About 600 down, 324 to go!

Or at least something like that.   Nope, this is not a post about finance.  This is about getting volunteers and passive aggressive people.   

 Last spring, I volunteered to be the volunteer coordinator for our new, expanded, three day parish festival.  I began this little endeavor needing over 900 volunteer spots filled.  Nope, I didn’t know what I was getting myself into at all.

It started out easy enough.  Get the information from the area chairs as to how many volunteers they wanted per shift, how long the shifts would be and what the start and end times should be also.  That’s how I ended up needing over 900 volunteers.

Then came the passive aggressive people.  The ones who tell you that they will get back to you about something that you need to know in order to do your job well, but they never do.  No phone call, no email, no quick chat after Mass, no contact whatsoever.

And I have to admit that I don’t understand passive aggressive people, at all!  If they don’t like me, say so.  If they don’t want to work with me, I have two other co-chairs they could work with, it’s no skin off my nose.  But instead, they decide to play their little games.  The never ending kind because they have the info and I need the info in order to move forward with getting volunteers for THEIR area.  I mean really, do they want to look like a schmuck because their area is the only one without any help?  Do they want to play the martyr, doing all the work themselves?  Do they not want the festival to succeed because they are not the top dog running the show?  What is their motivation?  Why the endless, stupid games?
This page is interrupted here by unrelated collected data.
Source: an optimization exercise on an open RTL-to-GDS flow (aim: small area, a short achievable clock period and few clock cycles per item). Production flows keep margins and buffers that such runs may drop. The RTL was checked by simulation tests, not by an equivalence proof against the original design. Power is estimated from default activity; no workload was simulated.

==> design/flow/design.v <==
module vesc_fext (
    input  wire       clk,
    input  wire       rst,
    input  wire       in_valid,
    input  wire [7:0] in_data,
    input  wire       in_last,
    output wire       in_ready,
    output wire       out_valid,
    output wire [7:0] out_data,
    output wire       out_last,
    output wire       out_found,
    output wire [6:0] out_len,
    input  wire       out_ready
);
    localparam Q = 3'd4;    
    function [15:0] crc_step;
        input [15:0] c;
        input [7:0]  b;
        reg   [15:0] t;
        begin
            t = {c[7:0], c[15:8]};
            t = t ^ {8'h00, b};
            t = t ^ {12'h000, t[7:4]};
            t = t ^ {t[3:0], 12'h000};
            t = t ^ {3'b000, t[7:0], 5'b00000};
            crc_step = t;
        end
    endfunction
    reg  [1023:0] ring;
    reg  [6:0]    ph;
    wire [7:0]    tap_wb = ring[1023:1016];
    wire [7:0]    tap    = ring[1007:1000];
    wire [6:0]    tslot  = ph + 7'd2;
    reg        in_ready_r;
    reg        iv;           
    reg [7:0]  id;
    reg        il;
    reg        ist;          
    wire       wr = iv & ist;
    always @(posedge clk)
        ring <= {ring[1015:0], wr ? id : tap_wb};
    reg        inbuf;        
    reg [6:0]  nb;           
    reg        big_acc;      
    reg [6:0]  wnext;        
    reg [2:0]  owed;         
    reg        ovf;          
    reg        rs;           
    reg [3:0]  eF;           
    reg [6:0]  eL [0:3];
    reg [6:0]  ep [0:3];
    reg [3:0]  ef;
    reg [1:0]  hd, tl;
    reg [2:0]  fcnt;
    reg [6:0]  bc;           
    reg        ov;
    wire xfer = in_valid & in_ready_r;
    wire xst  = xfer & ~big_acc;
    wire [1:0] h1 = hd + 2'd1, h2 = hd + 2'd2, h3 = hd + 2'd3;
    wire       F0 = (fcnt != 3'd0) & eF[hd];
    wire       F1 = (fcnt >  3'd1) & eF[h1];
    wire       F2 = (fcnt >  3'd2) & eF[h2];
    wire       F3 = (fcnt >  3'd3) & eF[h3];
    wire       hval  = (fcnt != 3'd0);
    wire [6:0] hL    = eL[hd];
    wire [6:0] rd    = ep[hd] + bc;
    wire       avail = hval & (~F0 | (tslot == rd));
    wire [6:0] bc1   = bc + 7'd1;
    wire       lastb = ~F0 | (bc1 == hL);
    wire       ld    = ~ov | out_ready;
    wire       take  = ld & avail;
    wire       pop   = take & lastb;
    wire       cap   = take & F0;
    wire       Fpend = F0 | F1 | F2 | F3;
    wire [6:0] O     = (F0 ? ep[hd] : F1 ? ep[h1] : F2 ? ep[h2] : ep[h3]) + bc;
    wire       sfree = ~(Fpend & (O == tslot)) | cap;
    wire       inbuf_n  = xfer ? ~in_last : inbuf;
    wire       bigacc_n = xfer ? (~in_last & (big_acc | (nb == 7'd127))) : big_acc;
    wire [2:0] owed_n   = owed + {2'b00, xfer & ~inbuf} - {2'b00, pop};
    wire       aligned  = xst | (tslot == wnext);
    wire       rdy_n    = bigacc_n ? 1'b1 :
                          inbuf_n  ? (aligned & sfree) :
                          (~ovf & ~rs & ((owed_n == 3'd0) |
                                         ((owed_n < Q) & aligned & sfree)));
    always @(posedge clk) begin
        id <= in_data;
        il <= in_last;
        if (rst) begin
            in_ready_r <= 1'b0;
            iv      <= 1'b0;
            ist     <= 1'b0;
            inbuf   <= 1'b0;
            nb      <= 7'd0;
            big_acc <= 1'b0;
            wnext   <= 7'd0;
            owed    <= 3'd0;
        end else begin
            in_ready_r <= rdy_n;
            iv      <= xfer;
            ist     <= ~big_acc;
            inbuf   <= inbuf_n;
            big_acc <= bigacc_n;
            owed    <= owed_n;
            if (xfer)
                nb <= in_last ? 7'd0 : nb + {6'd0, ~big_acc};
            if (xst)
                wnext <= ph + 7'd2;
        end
    end
    reg [6:0]  pos;          
    reg        d1_03, d2_03, d1_00;
    reg        big;          
    reg        rsf;          
    reg [6:0]  blen;         
    reg [6:0]  ovf_pos, ovf_slot;
    reg        bz0, bz1;     
    reg [15:0] crc0, crc1;
    reg [6:0]  cnt0, cnt1;
    reg [6:0]  L0, L1;
    reg [6:0]  p0s, p1s;     
    reg        o;            
    reg        bf;           
    reg [6:0]  bL, bp;
    wire       rs_go = rs & ~rsf & (tslot == ovf_slot);
    wire       ev    = rs ? (rsf | rs_go) : wr;
    wire [7:0] eb    = rs ? tap : id;
    wire       elast = rs ? (pos == blen) : il;
    wire       eend  = rs ? (ev & elast) : (iv & il);
    wire [6:0] cslot = rs ? tslot : ph;
    wire       bign  = big | (iv & ~ist);
    wire t0 = bz0 & (cnt0 == 7'd0);
    wire t1 = bz1 & (cnt1 == 7'd0);
    wire is03 = (eb == 8'h03);
    wire pa0 = ev & t0 & is03 & (crc0 == 16'd0) & ((L0 != 7'd0) | ~elast);
    wire pa1 = ev & t1 & is03 & (crc1 == 16'd0) & ((L1 != 7'd0) | ~elast);
    wire w1  = pa1 & ~(pa0 & o);              
    wire [6:0] wL = w1 ? L1 : L0;
    wire [6:0] wp = w1 ? p1s : p0s;
    wire pany = pa0 | pa1;
    wire [8:0] lim  = {2'b00, pos} + {1'b0, eb};
    wire cand  = ev & d2_03 & d1_00 & (lim <= 9'd124);
    wire aok   = cand & ~bf & ~pany & ~ovf;
    wire fr0   = ~bz0 | t0;
    wire fr1   = ~bz1 | t1;
    wire al0   = aok & fr0;
    wire al1   = aok & ~fr0 & fr1;
    wire alx   = aok & ~fr0 & ~fr1;
    wire ffound = (bf | pany) & ~bign;
    wire [6:0] fL = pany ? wL : bL;
    wire [6:0] fp = pany ? wp : bp;
    wire rescan = eend & ovf & ~bf & ~pany & ~bign;
    wire push   = eend & ~rescan;
    always @(posedge clk) begin
        if (ev) begin
            if (bz0 & ~t0) begin crc0 <= crc_step(crc0, eb); cnt0 <= cnt0 - 7'd1; end
            if (bz1 & ~t1) begin crc1 <= crc_step(crc1, eb); cnt1 <= cnt1 - 7'd1; end
            if (al0) begin crc0 <= 16'd0; cnt0 <= eb[6:0] + 7'd2; L0 <= eb[6:0]; p0s <= cslot + 7'd1; end
            if (al1) begin crc1 <= 16'd0; cnt1 <= eb[6:0] + 7'd2; L1 <= eb[6:0]; p1s <= cslot + 7'd1; end
            if (pany) begin bL <= wL; bp <= wp; end
            if (alx) begin ovf_pos <= pos - 7'd2; ovf_slot <= cslot - 7'd2; end
        end
        if (rst) begin
            pos <= 7'd0; d1_03 <= 1'b0; d2_03 <= 1'b0; d1_00 <= 1'b0;
            big <= 1'b0; rs <= 1'b0; rsf <= 1'b0; ovf <= 1'b0;
            bz0 <= 1'b0; bz1 <= 1'b0; o <= 1'b0; bf <= 1'b0;
        end else if (eend) begin
            pos <= rescan ? ovf_pos : 7'd0;
            d1_03 <= 1'b0; d2_03 <= 1'b0; d1_00 <= 1'b0;
            big <= 1'b0; ovf <= 1'b0; bz0 <= 1'b0; bz1 <= 1'b0; bf <= 1'b0;
            rs <= rescan; rsf <= 1'b0;
            if (!rs) blen <= pos;
        end else begin
            if (iv & ~ist) big <= 1'b1;
            if (rs_go) rsf <= 1'b1;
            if (ev) begin
                pos   <= pos + 7'd1;
                d1_03 <= is03;
                d2_03 <= d1_03;
                d1_00 <= (eb == 8'h00);
                if (pany) bf <= 1'b1;
                if (alx) ovf <= 1'b1;
                if (al0) bz0 <= 1'b1;
                else if (t0 | (pa1 & ~pa0 & ~o)) bz0 <= 1'b0;
                if (al1) bz1 <= 1'b1;
                else if (t1 | (pa0 & ~pa1 & o)) bz1 <= 1'b0;
                if (al0) o <= 1'b0;
                if (al1) o <= 1'b1;
            end
        end
    end
    reg [7:0] od;
    reg       olast, ofound;
    reg [6:0] olen;
    always @(posedge clk) begin
        if (push) begin
            ef[tl] <= ffound;
            eF[tl] <= ffound & (fL != 7'd0);
            eL[tl] <= ffound ? fL : 7'd0;
            ep[tl] <= fp;
        end
        if (ld) begin
            od     <= F0 ? tap : 8'h00;
            olast  <= lastb;
            ofound <= ef[hd];
            olen   <= hL;
        end
        if (rst) begin
            hd <= 2'd0; tl <= 2'd0; fcnt <= 3'd0; bc <= 7'd0; ov <= 1'b0;
            ph <= 7'd0;
        end else begin
            ph <= ph + 7'd1;
            if (push) tl <= tl + 2'd1;
            if (pop)  hd <= hd + 2'd1;
            fcnt <= fcnt + {2'b00, push} - {2'b00, pop};
            if (ld) ov <= avail;
            if (take) bc <= lastb ? 7'd0 : bc1;
        end
    end
    assign in_ready  = in_ready_r;
    assign out_valid = ov;
    assign out_data  = od;
    assign out_last  = olast;
    assign out_found = ofound;
    assign out_len   = olen;
endmodule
It’s incredibly frustrating working with passive aggressive people.  And I have learned a lot from them over the years.  This is not my first encounter with the type at any rate.  I have learned that:  a) I never want to be one.  If I like you or appreciate you, you’ll know.  Likewise, if I don’t like you, you won’t be left in the dark on that either.  b) One way to circumvent the passive aggressive people is to always include their boss on all correspondence.  And always putting your communications with them in writing helps too.  I love email when working with this type.  c) This is probably the most important part.  Don’t ever let them get you down!  You will be much happier in life if you can learn that their narrow opinion of you or the task at hand is really their problem, not yours.  You will carry on doing your job to the best of your ability whether they cooperate or not.

I did manage to get the information I needed from the passive aggressive people and now I will get their volunteers even though it wasn’t supposed to be part of my job.  My job was to assist them in finding volunteers if they could not.  But I will do this because I want a successful parish festival whether they do or not.  I don’t care that I’m not the top dog running the show.  Quite frankly, I don’t want to be that person.  I’m a helper, not a commander.  Yes, I probably could run it, I choose not to do so.  Someone else can take the glory.  And yes, the passive aggressive ones probably will.  I know the truth and so does God.  That’s all that matters. 

And hey, if I can get 162 people to sign up for two shifts each, then my job is done!

Hope you always get the volunteers you need.  May God bless your day.